**Goal of the exercise:**
In the records below, the line with "master | n | area (sq um)" opens the range and the line with "results of run" closes it; print that range exactly and nothing else.

**Exercise data:**
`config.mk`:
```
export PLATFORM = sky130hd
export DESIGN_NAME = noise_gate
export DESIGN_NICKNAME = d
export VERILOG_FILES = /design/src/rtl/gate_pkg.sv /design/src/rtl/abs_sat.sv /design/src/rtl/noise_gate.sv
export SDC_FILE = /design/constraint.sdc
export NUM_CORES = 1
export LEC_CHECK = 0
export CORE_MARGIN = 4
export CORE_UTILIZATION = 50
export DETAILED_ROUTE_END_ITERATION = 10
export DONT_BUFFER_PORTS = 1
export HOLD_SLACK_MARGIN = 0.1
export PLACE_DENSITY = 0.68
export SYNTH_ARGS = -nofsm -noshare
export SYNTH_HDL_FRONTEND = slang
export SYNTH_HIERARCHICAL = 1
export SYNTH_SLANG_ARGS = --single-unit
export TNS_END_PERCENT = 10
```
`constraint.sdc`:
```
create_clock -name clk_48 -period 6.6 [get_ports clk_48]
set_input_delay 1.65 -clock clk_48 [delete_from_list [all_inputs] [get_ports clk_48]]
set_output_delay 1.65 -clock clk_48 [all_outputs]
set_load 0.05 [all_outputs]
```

--

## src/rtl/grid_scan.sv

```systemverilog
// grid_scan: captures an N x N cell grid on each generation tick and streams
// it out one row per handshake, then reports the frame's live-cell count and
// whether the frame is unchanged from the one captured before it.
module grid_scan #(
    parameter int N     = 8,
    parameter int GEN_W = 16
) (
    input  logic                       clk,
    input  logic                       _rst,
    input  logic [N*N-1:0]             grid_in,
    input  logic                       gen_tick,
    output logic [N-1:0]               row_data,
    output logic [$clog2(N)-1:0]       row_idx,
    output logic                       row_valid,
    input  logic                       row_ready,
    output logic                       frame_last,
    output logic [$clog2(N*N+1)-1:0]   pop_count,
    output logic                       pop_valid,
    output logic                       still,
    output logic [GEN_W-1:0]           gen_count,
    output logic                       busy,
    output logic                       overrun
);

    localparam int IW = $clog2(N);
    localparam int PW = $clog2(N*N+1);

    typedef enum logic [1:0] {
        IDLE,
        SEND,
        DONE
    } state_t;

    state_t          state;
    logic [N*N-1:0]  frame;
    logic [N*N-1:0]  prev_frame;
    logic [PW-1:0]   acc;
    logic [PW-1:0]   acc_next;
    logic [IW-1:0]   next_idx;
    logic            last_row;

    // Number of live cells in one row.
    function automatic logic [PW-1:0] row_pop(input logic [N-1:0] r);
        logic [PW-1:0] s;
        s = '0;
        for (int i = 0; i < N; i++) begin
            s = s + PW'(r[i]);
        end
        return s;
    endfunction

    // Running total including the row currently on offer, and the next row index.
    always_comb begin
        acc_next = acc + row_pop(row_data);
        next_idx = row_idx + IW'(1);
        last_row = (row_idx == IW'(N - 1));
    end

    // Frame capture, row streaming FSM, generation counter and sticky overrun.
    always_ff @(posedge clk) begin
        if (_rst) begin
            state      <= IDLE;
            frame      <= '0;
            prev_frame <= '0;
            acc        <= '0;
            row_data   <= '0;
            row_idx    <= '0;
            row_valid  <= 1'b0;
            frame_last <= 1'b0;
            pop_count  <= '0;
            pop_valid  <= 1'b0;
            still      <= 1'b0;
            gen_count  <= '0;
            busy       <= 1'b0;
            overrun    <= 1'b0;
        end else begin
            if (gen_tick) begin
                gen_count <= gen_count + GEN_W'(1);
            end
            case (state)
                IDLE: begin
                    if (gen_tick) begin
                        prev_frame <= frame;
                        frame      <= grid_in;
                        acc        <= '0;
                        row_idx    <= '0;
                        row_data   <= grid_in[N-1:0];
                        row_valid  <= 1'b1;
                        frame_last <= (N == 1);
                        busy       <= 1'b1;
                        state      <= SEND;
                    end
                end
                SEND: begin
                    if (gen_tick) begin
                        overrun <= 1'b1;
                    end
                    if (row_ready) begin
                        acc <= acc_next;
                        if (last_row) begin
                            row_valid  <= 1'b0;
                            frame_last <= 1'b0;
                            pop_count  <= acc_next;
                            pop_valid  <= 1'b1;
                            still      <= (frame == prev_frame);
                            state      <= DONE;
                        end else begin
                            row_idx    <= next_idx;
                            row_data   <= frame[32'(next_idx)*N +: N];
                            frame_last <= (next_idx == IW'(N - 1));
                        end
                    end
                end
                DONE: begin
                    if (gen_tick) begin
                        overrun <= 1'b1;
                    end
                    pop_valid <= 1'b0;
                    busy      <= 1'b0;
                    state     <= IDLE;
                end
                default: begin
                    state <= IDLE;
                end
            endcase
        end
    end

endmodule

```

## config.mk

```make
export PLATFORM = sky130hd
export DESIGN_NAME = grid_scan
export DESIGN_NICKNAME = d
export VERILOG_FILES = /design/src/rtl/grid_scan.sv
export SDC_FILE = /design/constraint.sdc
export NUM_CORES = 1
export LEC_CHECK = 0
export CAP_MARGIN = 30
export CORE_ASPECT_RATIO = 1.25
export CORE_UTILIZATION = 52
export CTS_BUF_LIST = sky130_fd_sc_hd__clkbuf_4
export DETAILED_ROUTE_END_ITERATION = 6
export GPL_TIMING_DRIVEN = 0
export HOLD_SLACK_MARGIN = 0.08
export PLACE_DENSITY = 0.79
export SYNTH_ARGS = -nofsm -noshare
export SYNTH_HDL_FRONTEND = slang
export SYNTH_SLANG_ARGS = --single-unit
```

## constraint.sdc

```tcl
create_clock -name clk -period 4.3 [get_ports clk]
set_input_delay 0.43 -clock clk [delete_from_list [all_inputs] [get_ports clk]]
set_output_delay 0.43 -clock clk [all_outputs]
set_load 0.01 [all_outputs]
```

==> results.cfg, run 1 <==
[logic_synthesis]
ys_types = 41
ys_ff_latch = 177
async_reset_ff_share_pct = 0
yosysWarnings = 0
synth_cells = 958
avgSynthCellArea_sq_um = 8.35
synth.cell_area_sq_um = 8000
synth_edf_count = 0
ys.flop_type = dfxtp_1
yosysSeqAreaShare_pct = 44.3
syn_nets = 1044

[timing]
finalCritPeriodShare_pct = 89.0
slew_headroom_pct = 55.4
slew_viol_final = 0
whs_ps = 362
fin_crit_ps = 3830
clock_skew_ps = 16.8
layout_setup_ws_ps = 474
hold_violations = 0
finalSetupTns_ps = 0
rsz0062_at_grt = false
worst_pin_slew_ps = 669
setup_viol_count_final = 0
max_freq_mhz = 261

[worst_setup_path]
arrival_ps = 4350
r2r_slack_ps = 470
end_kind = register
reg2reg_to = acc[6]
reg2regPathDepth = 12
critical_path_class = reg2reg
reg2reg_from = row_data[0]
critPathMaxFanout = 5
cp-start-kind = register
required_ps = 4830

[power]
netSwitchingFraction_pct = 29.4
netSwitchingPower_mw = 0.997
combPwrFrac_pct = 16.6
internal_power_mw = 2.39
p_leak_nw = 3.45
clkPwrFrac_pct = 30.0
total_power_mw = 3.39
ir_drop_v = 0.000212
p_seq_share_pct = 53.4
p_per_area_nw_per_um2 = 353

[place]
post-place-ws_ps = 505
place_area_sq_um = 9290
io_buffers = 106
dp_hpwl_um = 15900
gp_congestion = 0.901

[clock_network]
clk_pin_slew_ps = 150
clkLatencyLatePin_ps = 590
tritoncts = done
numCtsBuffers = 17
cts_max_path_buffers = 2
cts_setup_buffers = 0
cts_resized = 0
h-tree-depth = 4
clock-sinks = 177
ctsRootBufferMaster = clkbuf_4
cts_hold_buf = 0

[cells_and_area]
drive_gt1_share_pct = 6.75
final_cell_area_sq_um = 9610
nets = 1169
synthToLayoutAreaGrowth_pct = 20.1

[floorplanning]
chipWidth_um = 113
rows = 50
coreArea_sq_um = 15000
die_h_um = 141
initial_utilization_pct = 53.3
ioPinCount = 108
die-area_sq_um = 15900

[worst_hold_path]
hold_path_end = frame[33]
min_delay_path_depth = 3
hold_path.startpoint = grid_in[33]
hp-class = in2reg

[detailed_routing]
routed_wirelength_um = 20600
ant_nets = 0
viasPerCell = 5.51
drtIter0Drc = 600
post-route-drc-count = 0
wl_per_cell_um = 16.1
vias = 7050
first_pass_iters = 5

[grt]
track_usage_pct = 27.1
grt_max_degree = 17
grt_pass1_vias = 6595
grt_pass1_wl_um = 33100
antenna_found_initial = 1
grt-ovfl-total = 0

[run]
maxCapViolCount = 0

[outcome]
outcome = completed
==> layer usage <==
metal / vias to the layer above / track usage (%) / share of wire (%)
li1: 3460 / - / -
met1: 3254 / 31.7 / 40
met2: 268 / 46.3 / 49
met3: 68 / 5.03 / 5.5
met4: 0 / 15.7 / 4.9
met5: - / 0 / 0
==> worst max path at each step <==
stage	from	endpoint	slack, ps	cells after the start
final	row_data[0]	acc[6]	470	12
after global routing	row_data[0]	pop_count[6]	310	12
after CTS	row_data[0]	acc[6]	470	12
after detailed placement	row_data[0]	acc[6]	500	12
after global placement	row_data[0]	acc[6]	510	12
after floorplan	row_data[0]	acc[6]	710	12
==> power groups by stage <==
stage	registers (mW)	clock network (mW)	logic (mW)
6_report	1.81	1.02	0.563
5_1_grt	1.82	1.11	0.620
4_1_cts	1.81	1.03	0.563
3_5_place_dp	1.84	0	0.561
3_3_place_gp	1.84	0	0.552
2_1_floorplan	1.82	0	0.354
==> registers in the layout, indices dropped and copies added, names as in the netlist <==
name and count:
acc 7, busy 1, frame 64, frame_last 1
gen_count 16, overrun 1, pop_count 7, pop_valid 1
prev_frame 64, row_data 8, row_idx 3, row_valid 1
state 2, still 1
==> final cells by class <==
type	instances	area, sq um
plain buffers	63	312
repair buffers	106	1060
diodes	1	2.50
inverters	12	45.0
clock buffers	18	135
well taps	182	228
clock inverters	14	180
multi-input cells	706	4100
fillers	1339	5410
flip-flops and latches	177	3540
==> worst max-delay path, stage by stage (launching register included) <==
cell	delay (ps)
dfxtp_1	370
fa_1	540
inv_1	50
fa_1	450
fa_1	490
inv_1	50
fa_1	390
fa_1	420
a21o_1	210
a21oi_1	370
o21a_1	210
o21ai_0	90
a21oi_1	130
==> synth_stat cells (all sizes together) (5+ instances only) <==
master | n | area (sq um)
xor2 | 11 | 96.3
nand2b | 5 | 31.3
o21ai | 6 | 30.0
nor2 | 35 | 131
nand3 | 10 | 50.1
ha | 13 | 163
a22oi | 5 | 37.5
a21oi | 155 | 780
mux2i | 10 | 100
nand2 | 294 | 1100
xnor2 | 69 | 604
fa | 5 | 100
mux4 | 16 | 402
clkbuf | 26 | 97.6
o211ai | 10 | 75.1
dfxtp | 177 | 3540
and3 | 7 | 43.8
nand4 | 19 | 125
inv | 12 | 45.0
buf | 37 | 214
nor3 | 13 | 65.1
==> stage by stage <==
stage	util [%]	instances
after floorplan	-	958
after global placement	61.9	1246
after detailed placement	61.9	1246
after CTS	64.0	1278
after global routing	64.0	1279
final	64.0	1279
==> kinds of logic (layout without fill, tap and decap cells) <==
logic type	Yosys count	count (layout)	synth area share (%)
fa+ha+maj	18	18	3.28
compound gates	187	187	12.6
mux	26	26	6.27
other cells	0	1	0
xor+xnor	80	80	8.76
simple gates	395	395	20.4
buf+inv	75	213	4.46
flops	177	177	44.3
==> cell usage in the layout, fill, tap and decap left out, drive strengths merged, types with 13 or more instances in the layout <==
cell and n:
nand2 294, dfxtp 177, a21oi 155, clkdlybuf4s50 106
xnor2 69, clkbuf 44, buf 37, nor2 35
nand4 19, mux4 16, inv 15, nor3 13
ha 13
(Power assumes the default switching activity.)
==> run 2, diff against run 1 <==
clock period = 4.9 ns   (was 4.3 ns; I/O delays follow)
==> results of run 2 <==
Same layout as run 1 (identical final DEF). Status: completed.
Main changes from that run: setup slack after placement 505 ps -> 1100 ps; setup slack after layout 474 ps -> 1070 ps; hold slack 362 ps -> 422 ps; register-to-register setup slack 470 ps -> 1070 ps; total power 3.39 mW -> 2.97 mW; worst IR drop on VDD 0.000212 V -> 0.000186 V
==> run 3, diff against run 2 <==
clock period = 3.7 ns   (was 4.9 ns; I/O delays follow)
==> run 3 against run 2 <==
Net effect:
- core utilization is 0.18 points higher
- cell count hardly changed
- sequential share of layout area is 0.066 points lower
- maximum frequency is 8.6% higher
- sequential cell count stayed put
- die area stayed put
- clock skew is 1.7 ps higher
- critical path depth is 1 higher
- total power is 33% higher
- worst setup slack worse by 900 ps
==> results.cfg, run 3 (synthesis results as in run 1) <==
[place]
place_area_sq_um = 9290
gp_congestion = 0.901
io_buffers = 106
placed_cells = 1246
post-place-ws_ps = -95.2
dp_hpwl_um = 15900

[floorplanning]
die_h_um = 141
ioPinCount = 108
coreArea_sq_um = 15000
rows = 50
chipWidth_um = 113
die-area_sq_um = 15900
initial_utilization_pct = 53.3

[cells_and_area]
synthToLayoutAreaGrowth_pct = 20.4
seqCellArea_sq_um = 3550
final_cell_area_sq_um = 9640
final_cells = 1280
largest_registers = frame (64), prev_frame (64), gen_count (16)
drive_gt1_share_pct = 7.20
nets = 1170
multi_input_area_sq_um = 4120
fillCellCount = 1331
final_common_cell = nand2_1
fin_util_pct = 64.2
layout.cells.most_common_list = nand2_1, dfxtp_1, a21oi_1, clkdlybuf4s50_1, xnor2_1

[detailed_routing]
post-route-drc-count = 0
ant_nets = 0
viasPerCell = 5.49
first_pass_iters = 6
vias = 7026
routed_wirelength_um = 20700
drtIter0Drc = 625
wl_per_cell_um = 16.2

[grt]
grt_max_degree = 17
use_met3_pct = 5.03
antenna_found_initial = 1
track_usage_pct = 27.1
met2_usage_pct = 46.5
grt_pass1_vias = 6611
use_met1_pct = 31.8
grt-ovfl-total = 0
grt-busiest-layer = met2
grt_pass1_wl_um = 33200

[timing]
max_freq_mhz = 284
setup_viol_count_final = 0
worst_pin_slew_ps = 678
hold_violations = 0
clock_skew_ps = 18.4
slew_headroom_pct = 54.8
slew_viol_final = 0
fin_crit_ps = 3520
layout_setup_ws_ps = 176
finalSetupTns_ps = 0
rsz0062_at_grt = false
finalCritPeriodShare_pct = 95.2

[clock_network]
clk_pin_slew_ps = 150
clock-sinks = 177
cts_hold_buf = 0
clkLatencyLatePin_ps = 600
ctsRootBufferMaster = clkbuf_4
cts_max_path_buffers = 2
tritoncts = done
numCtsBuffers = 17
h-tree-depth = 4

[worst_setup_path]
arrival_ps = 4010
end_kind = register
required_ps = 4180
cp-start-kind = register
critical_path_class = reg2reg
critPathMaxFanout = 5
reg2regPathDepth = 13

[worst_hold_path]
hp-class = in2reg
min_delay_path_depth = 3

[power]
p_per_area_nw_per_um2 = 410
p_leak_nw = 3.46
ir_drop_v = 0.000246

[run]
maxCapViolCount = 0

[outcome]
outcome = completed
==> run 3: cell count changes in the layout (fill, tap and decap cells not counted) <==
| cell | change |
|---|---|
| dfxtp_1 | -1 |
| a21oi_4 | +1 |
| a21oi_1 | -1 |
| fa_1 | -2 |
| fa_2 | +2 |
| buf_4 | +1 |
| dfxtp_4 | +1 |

**Expected output:**
master | n | area (sq um)
xor2 | 11 | 96.3
nand2b | 5 | 31.3
o21ai | 6 | 30.0
nor2 | 35 | 131
nand3 | 10 | 50.1
ha | 13 | 163
a22oi | 5 | 37.5
a21oi | 155 | 780
mux2i | 10 | 100
nand2 | 294 | 1100
xnor2 | 69 | 604
fa | 5 | 100
mux4 | 16 | 402
clkbuf | 26 | 97.6
o211ai | 10 | 75.1
dfxtp | 177 | 3540
and3 | 7 | 43.8
nand4 | 19 | 125
inv | 12 | 45.0
buf | 37 | 214
nor3 | 13 | 65.1
==> stage by stage <==
stage	util [%]	instances
after floorplan	-	958
after global placement	61.9	1246
after detailed placement	61.9	1246
after CTS	64.0	1278
after global routing	64.0	1279
final	64.0	1279
==> kinds of logic (layout without fill, tap and decap cells) <==
logic type	Yosys count	count (layout)	synth area share (%)
fa+ha+maj	18	18	3.28
compound gates	187	187	12.6
mux	26	26	6.27
other cells	0	1	0
xor+xnor	80	80	8.76
simple gates	395	395	20.4
buf+inv	75	213	4.46
flops	177	177	44.3
==> cell usage in the layout, fill, tap and decap left out, drive strengths merged, types with 13 or more instances in the layout <==
cell and n:
nand2 294, dfxtp 177, a21oi 155, clkdlybuf4s50 106
xnor2 69, clkbuf 44, buf 37, nor2 35
nand4 19, mux4 16, inv 15, nor3 13
ha 13
(Power assumes the default switching activity.)
==> run 2, diff against run 1 <==
clock period = 4.9 ns   (was 4.3 ns; I/O delays follow)
==> results of run 2 <==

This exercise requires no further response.